TASK DESCRIPTION:
In the data that follows, find each line containing "bytes" and copy it.

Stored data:

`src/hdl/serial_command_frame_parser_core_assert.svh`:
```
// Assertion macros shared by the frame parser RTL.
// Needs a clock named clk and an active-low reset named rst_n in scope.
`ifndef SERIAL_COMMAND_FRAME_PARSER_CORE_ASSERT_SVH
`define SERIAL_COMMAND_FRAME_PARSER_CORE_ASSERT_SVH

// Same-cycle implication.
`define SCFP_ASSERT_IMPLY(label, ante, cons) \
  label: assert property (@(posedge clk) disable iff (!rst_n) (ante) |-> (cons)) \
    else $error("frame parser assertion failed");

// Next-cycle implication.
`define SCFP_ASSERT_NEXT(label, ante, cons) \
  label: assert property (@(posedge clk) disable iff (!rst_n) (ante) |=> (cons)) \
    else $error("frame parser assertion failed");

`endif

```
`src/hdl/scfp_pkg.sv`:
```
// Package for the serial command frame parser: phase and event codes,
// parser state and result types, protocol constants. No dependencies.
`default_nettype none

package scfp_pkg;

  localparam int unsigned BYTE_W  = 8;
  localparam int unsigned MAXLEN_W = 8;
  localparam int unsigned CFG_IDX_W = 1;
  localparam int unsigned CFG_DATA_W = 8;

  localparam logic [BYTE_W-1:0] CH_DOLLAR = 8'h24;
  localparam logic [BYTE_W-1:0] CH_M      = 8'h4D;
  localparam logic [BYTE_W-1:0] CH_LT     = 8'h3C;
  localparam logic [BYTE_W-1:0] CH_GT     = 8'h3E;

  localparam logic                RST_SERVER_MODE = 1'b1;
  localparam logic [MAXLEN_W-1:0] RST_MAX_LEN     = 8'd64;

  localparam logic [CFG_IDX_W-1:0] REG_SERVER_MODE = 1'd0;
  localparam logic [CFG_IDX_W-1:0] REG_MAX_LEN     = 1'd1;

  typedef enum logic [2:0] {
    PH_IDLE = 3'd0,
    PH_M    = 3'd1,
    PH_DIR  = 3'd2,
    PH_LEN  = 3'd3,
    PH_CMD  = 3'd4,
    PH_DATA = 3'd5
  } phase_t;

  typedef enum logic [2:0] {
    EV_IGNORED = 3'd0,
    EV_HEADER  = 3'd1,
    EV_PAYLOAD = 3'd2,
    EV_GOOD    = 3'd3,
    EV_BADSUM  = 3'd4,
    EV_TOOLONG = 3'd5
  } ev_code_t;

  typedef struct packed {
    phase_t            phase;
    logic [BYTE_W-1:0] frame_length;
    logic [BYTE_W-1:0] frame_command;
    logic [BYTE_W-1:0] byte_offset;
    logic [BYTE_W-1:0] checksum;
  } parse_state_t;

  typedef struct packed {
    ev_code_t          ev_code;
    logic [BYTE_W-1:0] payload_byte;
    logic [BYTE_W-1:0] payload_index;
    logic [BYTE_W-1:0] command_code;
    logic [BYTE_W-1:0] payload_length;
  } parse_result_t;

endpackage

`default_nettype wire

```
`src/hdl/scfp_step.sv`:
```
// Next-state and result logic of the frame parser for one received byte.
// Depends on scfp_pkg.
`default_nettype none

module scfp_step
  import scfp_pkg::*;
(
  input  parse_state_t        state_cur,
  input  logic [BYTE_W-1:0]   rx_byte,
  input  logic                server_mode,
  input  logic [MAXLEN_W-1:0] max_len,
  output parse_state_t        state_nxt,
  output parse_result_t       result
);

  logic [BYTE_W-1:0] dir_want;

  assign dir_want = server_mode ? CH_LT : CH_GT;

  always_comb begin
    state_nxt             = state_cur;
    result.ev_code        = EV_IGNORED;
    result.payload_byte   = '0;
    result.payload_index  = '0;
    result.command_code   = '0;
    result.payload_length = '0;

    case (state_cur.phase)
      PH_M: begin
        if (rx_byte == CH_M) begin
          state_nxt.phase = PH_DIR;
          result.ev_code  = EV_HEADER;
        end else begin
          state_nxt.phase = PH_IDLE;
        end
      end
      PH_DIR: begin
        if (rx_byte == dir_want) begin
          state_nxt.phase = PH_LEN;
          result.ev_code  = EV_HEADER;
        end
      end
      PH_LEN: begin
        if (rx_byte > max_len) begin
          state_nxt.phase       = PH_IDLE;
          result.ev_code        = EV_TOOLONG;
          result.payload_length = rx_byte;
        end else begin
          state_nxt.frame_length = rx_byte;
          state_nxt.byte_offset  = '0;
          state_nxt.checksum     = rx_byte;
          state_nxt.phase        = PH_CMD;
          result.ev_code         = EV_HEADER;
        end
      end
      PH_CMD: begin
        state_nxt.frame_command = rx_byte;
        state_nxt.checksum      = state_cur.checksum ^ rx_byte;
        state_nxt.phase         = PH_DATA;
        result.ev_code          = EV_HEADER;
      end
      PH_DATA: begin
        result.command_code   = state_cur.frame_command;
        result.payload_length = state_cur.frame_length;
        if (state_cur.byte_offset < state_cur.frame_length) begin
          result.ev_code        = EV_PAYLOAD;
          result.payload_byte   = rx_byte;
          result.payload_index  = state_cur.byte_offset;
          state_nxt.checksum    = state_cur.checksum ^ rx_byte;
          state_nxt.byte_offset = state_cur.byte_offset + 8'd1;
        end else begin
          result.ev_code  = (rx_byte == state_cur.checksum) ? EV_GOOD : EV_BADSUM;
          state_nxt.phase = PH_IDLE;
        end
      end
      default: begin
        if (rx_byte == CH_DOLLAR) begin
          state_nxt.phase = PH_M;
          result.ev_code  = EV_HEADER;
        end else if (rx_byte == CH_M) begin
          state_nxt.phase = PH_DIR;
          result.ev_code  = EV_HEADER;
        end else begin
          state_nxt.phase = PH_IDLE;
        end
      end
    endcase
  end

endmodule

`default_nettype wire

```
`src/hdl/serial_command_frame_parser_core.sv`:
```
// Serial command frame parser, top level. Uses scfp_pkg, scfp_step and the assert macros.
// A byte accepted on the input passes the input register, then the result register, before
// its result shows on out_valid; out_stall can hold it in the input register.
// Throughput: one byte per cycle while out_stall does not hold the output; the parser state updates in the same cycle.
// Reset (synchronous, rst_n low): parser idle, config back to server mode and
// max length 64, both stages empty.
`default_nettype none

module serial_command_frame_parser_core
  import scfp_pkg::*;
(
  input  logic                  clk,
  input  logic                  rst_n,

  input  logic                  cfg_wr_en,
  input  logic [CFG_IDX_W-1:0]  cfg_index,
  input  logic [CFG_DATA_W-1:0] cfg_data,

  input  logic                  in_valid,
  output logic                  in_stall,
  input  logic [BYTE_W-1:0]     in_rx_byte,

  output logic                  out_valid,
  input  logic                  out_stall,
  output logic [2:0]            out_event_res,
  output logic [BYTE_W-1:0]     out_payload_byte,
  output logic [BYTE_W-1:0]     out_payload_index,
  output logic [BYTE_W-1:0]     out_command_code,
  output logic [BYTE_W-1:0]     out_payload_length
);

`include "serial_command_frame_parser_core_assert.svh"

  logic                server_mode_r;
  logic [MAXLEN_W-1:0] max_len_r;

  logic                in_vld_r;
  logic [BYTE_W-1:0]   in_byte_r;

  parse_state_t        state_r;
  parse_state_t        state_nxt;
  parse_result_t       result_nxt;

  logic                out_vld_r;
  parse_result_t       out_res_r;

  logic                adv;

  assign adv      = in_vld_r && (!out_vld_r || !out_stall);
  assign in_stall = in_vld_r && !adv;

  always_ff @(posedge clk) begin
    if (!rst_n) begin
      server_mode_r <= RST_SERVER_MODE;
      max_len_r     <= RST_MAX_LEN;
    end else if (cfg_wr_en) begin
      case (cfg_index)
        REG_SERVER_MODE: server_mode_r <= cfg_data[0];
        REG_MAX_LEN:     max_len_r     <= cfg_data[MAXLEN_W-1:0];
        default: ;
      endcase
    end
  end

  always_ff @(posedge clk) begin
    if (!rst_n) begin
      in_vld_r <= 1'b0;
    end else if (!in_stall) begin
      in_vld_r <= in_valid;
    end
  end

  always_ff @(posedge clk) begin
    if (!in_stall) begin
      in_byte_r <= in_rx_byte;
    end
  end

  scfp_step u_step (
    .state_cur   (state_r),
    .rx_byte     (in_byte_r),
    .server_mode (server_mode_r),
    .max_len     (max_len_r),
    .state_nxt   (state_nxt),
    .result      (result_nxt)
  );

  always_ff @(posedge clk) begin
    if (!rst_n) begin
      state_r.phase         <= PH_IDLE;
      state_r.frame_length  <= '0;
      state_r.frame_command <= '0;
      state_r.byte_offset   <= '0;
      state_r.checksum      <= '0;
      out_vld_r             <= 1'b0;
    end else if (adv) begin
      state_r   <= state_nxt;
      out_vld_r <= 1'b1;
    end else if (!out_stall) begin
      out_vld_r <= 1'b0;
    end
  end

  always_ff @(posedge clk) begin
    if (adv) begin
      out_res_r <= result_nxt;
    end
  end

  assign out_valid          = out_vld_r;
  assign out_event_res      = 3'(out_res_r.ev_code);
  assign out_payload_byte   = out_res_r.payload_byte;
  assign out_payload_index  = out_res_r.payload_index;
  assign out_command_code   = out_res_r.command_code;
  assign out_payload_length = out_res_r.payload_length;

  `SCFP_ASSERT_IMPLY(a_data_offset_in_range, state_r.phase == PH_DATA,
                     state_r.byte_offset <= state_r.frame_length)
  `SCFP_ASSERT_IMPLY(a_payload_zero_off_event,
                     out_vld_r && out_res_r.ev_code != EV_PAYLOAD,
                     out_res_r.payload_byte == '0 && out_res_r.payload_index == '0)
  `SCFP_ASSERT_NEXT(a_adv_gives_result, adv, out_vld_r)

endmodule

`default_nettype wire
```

* * *

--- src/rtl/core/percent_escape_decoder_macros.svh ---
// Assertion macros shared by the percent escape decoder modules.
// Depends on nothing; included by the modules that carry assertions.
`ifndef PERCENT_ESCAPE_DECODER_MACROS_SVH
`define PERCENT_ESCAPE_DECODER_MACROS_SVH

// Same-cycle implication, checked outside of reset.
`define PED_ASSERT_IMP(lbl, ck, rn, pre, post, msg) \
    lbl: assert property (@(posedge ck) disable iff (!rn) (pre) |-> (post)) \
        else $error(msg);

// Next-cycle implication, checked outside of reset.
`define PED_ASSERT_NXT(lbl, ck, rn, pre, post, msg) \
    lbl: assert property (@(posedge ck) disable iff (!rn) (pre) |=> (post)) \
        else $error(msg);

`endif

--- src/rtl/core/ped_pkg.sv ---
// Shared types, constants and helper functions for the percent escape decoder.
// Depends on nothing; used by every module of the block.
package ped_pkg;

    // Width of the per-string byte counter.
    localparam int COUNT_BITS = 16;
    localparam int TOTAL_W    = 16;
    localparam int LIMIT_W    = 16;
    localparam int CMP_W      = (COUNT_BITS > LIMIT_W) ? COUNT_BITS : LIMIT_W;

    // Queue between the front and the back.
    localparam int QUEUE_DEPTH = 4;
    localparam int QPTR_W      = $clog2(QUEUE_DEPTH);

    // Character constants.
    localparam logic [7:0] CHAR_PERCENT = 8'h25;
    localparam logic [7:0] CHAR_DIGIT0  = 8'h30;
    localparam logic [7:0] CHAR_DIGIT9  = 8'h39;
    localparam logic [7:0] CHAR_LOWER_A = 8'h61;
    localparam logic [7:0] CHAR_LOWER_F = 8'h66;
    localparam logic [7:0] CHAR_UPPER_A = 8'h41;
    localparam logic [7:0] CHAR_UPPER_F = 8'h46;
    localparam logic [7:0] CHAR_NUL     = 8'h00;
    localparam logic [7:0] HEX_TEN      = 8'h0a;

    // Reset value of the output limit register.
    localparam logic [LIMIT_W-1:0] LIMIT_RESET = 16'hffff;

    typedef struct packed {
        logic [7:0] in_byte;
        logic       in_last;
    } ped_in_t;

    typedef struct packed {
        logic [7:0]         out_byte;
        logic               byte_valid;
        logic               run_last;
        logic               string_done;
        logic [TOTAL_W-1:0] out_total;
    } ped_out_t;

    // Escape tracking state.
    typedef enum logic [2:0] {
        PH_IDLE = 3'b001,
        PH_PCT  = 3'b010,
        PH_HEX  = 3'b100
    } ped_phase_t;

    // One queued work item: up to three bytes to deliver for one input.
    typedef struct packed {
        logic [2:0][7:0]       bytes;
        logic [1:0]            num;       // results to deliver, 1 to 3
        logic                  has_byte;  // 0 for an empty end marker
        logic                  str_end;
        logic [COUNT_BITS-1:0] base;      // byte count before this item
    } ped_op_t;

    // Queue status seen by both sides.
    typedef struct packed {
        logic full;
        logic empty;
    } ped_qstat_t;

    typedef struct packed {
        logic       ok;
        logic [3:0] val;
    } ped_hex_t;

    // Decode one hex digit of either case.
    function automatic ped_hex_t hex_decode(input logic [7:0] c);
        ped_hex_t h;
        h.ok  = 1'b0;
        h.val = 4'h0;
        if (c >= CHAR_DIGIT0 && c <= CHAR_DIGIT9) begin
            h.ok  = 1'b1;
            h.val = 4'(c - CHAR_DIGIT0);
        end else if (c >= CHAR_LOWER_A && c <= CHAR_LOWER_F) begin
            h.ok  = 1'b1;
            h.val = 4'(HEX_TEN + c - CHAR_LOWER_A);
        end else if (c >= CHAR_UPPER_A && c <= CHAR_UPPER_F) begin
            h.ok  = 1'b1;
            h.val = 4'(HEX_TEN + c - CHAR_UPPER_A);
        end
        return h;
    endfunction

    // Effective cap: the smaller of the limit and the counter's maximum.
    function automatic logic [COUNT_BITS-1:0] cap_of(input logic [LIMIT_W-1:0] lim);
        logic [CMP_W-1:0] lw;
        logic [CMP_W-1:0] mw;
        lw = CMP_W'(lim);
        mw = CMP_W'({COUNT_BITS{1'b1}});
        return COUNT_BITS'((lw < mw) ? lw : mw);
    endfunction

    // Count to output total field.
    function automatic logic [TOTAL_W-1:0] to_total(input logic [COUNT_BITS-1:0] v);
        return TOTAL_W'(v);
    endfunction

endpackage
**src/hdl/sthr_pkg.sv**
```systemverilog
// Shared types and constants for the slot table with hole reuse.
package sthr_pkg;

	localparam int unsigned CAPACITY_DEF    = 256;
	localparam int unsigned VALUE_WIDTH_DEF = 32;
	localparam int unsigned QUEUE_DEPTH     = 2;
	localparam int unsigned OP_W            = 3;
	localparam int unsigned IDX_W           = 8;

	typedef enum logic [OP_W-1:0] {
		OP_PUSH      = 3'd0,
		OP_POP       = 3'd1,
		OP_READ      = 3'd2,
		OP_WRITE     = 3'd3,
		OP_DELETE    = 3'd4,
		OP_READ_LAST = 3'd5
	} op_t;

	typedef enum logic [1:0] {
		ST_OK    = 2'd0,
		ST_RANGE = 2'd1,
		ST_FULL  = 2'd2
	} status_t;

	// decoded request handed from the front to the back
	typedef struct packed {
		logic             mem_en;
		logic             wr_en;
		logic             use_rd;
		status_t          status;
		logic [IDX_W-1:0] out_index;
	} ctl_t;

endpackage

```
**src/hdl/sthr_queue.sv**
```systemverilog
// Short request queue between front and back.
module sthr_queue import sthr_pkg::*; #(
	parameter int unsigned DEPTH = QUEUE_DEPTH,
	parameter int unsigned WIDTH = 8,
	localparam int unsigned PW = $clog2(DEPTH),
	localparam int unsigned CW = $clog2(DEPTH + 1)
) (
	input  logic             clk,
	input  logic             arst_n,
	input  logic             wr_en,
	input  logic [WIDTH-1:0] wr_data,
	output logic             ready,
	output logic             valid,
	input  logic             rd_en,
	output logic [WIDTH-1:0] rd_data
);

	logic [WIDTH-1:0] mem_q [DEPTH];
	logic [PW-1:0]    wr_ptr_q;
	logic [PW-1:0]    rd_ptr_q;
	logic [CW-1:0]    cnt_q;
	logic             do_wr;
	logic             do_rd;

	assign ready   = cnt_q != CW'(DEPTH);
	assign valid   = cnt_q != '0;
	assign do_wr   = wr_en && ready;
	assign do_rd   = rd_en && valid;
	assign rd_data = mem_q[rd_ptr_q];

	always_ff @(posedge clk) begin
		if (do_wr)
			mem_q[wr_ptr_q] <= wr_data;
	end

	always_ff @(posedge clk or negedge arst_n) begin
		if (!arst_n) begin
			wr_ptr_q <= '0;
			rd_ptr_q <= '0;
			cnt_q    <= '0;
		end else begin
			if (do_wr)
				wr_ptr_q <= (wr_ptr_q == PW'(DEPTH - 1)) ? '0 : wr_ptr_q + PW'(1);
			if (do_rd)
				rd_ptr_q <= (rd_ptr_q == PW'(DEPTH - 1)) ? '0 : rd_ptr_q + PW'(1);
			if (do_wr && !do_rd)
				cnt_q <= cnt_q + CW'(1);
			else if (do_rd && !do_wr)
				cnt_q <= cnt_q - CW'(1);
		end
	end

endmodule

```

WORKED SOLUTION:
    // One queued work item: up to three bytes to deliver for one input.
        logic [2:0][7:0]       bytes;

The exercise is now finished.